##### Records #####

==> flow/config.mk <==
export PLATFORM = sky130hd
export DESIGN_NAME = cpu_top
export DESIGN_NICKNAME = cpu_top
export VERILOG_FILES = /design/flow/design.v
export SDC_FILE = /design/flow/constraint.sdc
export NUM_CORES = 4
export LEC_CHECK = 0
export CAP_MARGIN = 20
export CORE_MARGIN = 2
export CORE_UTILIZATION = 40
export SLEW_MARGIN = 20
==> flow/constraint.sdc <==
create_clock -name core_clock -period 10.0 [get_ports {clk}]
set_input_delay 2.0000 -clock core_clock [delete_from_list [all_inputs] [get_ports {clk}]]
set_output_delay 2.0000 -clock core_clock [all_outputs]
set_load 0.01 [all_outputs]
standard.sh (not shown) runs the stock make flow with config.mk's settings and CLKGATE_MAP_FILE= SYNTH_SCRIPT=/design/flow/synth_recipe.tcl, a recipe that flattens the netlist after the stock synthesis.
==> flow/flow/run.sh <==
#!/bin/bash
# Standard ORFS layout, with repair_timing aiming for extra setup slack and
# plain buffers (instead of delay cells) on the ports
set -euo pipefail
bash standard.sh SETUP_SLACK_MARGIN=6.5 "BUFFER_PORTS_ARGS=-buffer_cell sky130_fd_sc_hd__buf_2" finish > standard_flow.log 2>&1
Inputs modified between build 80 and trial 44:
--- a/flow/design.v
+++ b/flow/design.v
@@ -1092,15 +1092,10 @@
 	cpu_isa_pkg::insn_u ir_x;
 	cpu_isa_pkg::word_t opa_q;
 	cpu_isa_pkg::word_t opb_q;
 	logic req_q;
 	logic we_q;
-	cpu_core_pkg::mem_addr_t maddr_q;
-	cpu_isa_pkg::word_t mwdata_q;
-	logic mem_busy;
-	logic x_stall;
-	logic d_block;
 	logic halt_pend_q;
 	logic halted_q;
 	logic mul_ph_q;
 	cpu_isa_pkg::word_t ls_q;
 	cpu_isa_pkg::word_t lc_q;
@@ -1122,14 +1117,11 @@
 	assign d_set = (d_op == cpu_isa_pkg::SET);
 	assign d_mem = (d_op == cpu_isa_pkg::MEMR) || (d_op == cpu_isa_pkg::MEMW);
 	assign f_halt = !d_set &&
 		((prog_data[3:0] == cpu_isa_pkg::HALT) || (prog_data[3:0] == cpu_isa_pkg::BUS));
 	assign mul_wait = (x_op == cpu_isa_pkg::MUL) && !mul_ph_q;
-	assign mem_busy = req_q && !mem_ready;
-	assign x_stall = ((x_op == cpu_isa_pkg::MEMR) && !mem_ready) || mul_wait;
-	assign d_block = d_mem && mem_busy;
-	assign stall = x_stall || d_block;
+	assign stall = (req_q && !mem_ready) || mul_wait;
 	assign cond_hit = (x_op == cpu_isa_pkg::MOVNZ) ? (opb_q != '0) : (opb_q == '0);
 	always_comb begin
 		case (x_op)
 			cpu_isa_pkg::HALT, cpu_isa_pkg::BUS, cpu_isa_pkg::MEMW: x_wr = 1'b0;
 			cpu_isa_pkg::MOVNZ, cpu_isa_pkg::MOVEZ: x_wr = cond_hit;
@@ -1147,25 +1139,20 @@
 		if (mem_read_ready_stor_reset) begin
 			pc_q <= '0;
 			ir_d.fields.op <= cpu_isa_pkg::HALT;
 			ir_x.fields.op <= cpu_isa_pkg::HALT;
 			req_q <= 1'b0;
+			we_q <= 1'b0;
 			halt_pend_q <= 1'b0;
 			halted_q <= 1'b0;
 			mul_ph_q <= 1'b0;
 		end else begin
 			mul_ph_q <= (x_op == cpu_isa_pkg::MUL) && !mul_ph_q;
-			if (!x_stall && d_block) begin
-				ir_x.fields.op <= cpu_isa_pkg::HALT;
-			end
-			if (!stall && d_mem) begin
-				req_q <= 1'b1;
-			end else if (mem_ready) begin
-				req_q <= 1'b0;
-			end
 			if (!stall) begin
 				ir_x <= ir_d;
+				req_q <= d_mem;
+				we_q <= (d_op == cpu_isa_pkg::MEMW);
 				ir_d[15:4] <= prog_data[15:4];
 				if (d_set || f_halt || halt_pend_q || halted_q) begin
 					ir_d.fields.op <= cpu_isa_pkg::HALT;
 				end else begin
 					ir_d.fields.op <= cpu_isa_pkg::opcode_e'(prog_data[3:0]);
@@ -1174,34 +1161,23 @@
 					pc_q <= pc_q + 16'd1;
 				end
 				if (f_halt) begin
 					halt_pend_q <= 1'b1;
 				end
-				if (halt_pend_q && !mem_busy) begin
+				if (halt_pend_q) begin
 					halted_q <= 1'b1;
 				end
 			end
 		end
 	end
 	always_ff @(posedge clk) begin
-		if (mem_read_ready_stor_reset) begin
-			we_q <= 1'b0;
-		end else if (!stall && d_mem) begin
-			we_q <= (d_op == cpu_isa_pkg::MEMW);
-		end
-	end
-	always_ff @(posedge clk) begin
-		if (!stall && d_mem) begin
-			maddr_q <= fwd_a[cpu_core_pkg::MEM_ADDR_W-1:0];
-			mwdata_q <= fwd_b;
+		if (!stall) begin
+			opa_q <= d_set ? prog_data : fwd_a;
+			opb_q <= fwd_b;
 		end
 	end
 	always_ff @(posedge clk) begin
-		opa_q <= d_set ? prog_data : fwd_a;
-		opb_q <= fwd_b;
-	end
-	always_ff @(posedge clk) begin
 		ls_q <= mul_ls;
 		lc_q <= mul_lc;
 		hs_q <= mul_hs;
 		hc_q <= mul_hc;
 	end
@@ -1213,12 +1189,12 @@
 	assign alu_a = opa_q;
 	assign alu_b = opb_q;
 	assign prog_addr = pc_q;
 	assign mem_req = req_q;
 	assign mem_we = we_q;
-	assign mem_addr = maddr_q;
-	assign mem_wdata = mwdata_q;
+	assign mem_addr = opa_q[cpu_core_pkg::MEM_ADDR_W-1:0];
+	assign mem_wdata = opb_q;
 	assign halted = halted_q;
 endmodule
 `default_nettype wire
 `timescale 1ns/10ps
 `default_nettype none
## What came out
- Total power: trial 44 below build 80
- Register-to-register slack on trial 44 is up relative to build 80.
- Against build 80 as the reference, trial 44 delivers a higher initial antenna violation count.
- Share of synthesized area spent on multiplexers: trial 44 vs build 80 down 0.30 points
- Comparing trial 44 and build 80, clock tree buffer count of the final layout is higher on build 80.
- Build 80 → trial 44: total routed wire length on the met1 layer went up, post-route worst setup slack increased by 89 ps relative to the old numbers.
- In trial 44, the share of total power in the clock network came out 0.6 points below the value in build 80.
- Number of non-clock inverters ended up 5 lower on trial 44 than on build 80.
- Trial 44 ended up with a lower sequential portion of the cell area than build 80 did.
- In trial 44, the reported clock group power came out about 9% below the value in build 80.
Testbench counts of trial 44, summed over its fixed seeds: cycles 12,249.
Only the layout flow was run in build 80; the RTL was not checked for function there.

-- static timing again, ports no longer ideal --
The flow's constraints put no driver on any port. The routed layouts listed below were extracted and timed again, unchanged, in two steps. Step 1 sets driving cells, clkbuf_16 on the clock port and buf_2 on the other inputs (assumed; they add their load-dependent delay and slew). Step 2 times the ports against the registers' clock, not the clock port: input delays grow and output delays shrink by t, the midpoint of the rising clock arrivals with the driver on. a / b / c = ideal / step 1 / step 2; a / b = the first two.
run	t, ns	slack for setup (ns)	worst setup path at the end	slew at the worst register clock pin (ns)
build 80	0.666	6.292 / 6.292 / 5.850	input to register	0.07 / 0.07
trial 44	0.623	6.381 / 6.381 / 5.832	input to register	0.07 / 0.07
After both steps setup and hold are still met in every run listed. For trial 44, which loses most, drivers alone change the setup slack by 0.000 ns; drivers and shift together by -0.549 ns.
From an optimization exercise on the open Yosys and OpenROAD flow, aimed at small area; shortcuts taken in it are not production practice. Only simulation tests tie the RTL to the original design; equivalence was not proved. Power is estimated from default activity; no workload was simulated.

## the reference run
## boron_round_key_store
module boron_round_key_store #(
  parameter int Key_Bit_Size     = 80,
  parameter int Number_of_Rounds = 26
) (
  input  logic                    clk,
  input  logic                    reset,
  input  logic                    key_load,
  input  logic [Key_Bit_Size-1:0] Key,
  input  logic [4:0]              rk_idx,
  output logic [63:0]             round_key,
  output logic                    busy,
  output logic                    ready
);
export LEC_CHECK = 0
export ABC_AREA = 1
export CAP_MARGIN = 20
export CORE_MARGIN = 2
export CORE_UTILIZATION = 40
export SLEW_MARGIN = 20
create_clock -name core_clock -period 5.0 [get_ports {clk}]
run.sh (not shown) runs the stock make flow with config.mk's settings and CLKGATE_MAP_FILE= SYNTH_SCRIPT=/design/flow/synth_recipe.tcl, a recipe that flattens the netlist after the stock synthesis.
Relative to the reference run, the following input files were edited for the trial run:
==> flow/flow/run.sh (new file) <==
#!/bin/bash
# Own layout flow: the standard synthesis, then the combinational logic between the standard
# synthesis's registers is re-mapped by ABC for area (registers keep their names and cells),
# then the standard layout steps from the floorplan to the final layout.
set -euo pipefail
W=$(pwd)
R=$W/orfs/results/$FLOW_PLATFORM/boron_round_key_store/base
LIB=$FLOW_HOME/platforms/$FLOW_PLATFORM/lib/sky130_fd_sc_hd__tt_025C_1v80.lib

bash standard.sh synth > $W/log_synth.txt 2>&1

# Functional models of the combinational cells, so that yosys can re-map them.
yosys -q -p "read_liberty -ignore_miss_func $LIB; write_verilog -noattr $W/cells_all.v" > $W/log_cells.txt 2>&1
python3 $W/flow/comb_cells.py $W/cells_all.v $W/cells_comb.v >> $W/log_cells.txt 2>&1

DU=$(grep -o -- "-dont_use [^ ]*" $W/orfs/logs/$FLOW_PLATFORM/boron_round_key_store/base/1_2_yosys.log | sort -u | tr '\n' ' ')
cp $R/1_2_yosys.v $W/synth_standard.v
yosys -l $W/log_remap.txt -p "read_verilog -lib $W/cells_comb.v; read_liberty -lib -ignore_redef $LIB; \
  read_verilog -overwrite $W/cells_comb.v; read_verilog $W/synth_standard.v; \
  hierarchy -top $FLOW_TOP; flatten; proc; techmap; opt -purge; \
  abc -liberty $LIB $DU -script $W/flow/remap.abc; opt_clean -purge; \
  hilomap -singleton -hicell sky130_fd_sc_hd__conb_1 HI -locell sky130_fd_sc_hd__conb_1 LO; \
  tee -o $W/remap_stat.txt stat -liberty $LIB; \
  write_verilog -noattr -noexpr -nohex -nodec $W/synth_remap.v" > /dev/null 2>&1

# The registers must be the standard synthesis's, by name and cell.
python3 $W/flow/same_regs.py $W/synth_standard.v $W/synth_remap.v > $W/log_regs.txt 2>&1

cp $W/synth_remap.v $R/1_2_yosys.v
rm -f $R/1_synth.odb $R/1_synth.sdc
bash standard.sh > $W/log_layout.txt 2>&1
==> flow/flow/comb_cells.py (new file) <==
import re, sys
s = open(sys.argv[1]).read()
mods = re.findall(r'(module (\S+)\(.*?endmodule\n)', s, re.S)
keep = [m for m, n in mods if 'always' not in m and 'reg ' not in m]
open(sys.argv[2], 'w').write(''.join(keep))
print(len(keep), "combinational cells of", len(mods))
==> flow/flow/remap.abc (new file) <==
strash; dch; amap; topo
==> flow/flow/same_regs.py (new file) <==
import re, sys
def regs(f):
    s = open(f).read()
    return sorted(re.findall(r'^\s*(sky130_fd_sc_hd__(?:dfxtp|dfxbp|dfrtp|dfrbp|dfstp|dfsbp|dfbbp|dfbbn|dfrtn|edfxtp|edfxbp|sdf\w+|sedf\w+|dlx\w+|dlr\w+)\w*)\s+(\S+)\s*\(', s, re.M))
a, b = regs(sys.argv[1]), regs(sys.argv[2])
print(len(a), "registers in the standard synthesis,", len(b), "after re-mapping")
if a != b:
    print("register mismatch:", sorted(set(a) ^ set(b))[:20])
    sys.exit(1)
==> flow/standard.sh (new file) <==
#!/bin/bash
# synth_recipe.tcl (not shown) runs the flow's synth.tcl, then flattens the netlist and writes it again
# the make line also repeats each setting of config.mk as NAME=value (left out here)
make -C /OpenROAD-flow-scripts/flow DESIGN_CONFIG=/design/flow/config.mk WORK_HOME=/design/flow/orfs CLKGATE_MAP_FILE= SYNTH_SCRIPT=/design/flow/synth_recipe.tcl "${@:-finish}"
removed: flow/run.sh
==> comparison <==
The trial run: full flow OK, the timing, DRC and antenna checks passed. Between the reference run and the trial run, the clock network contribution to total cell area is lower for the reference run. Changes observed in the trial run relative to the reference run: worst vdd rail ir drop -0.66%; post-synthesis instance area -about 20%; final area -6.3%. Taking the reference run over the trial run, the via count ratio works out to 1.15. On die width: between the reference run and the trial run, it ends up lower for the trial run. Taking the trial run over the reference run, the die height ratio works out to 0.893. Mean routed wirelength per cell of the trial run exceeds that of the reference run by a little under 10%. Share of layout cells above drive strength 1 came out higher on the trial run than on the reference run. Compare the reference run and the trial run | area added between synthesis and finish lower: the reference run.

==> re-timing with driven ports <==
Ports are ideal in the flow. The routed layouts listed here were re-timed in OpenROAD. Step 1 sets driving cells, clkbuf_16 on the clock port and buf_2 on the other inputs (assumed; they add their load-dependent delay and slew). Step 2 times the ports against the registers' clock, not the clock port: input delays grow and output delays shrink by t, the midpoint of the rising clock arrivals with the driver on. a / b / c = no drivers / after step 1 / after step 2; a / b = the first two.
| run | t (ns) | setup WS [ns] | hold slack, ns | clock arrival spread, ns | worst slew at a driven data input, ns |
|---|---|---|---|---|---|
| the reference run | 0.537 | 0.390 / 0.390 / 0.055 | 0.467 / 0.467 / 0.467 | 0.016 / 0.016 | 0.05 |
| the trial run | 0.510 | 0.282 / 0.308 / -0.203 | 0.492 / 0.492 / 0.492 | 0.015 / 0.015 | 0.06 |
With both steps, setup timing fails in the trial run, where it was met with ideal ports. The setup slack of the trial run, which loses most, moves by +0.026 ns with the drivers and by -0.485 ns with both steps.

#####

[Work required]
Each line in the data where the string "points" occurs should be identified and copied.

[Expected output]
- Share of synthesized area spent on multiplexers: trial 44 vs build 80 down 0.30 points
- In trial 44, the share of total power in the clock network came out 0.6 points below the value in build 80.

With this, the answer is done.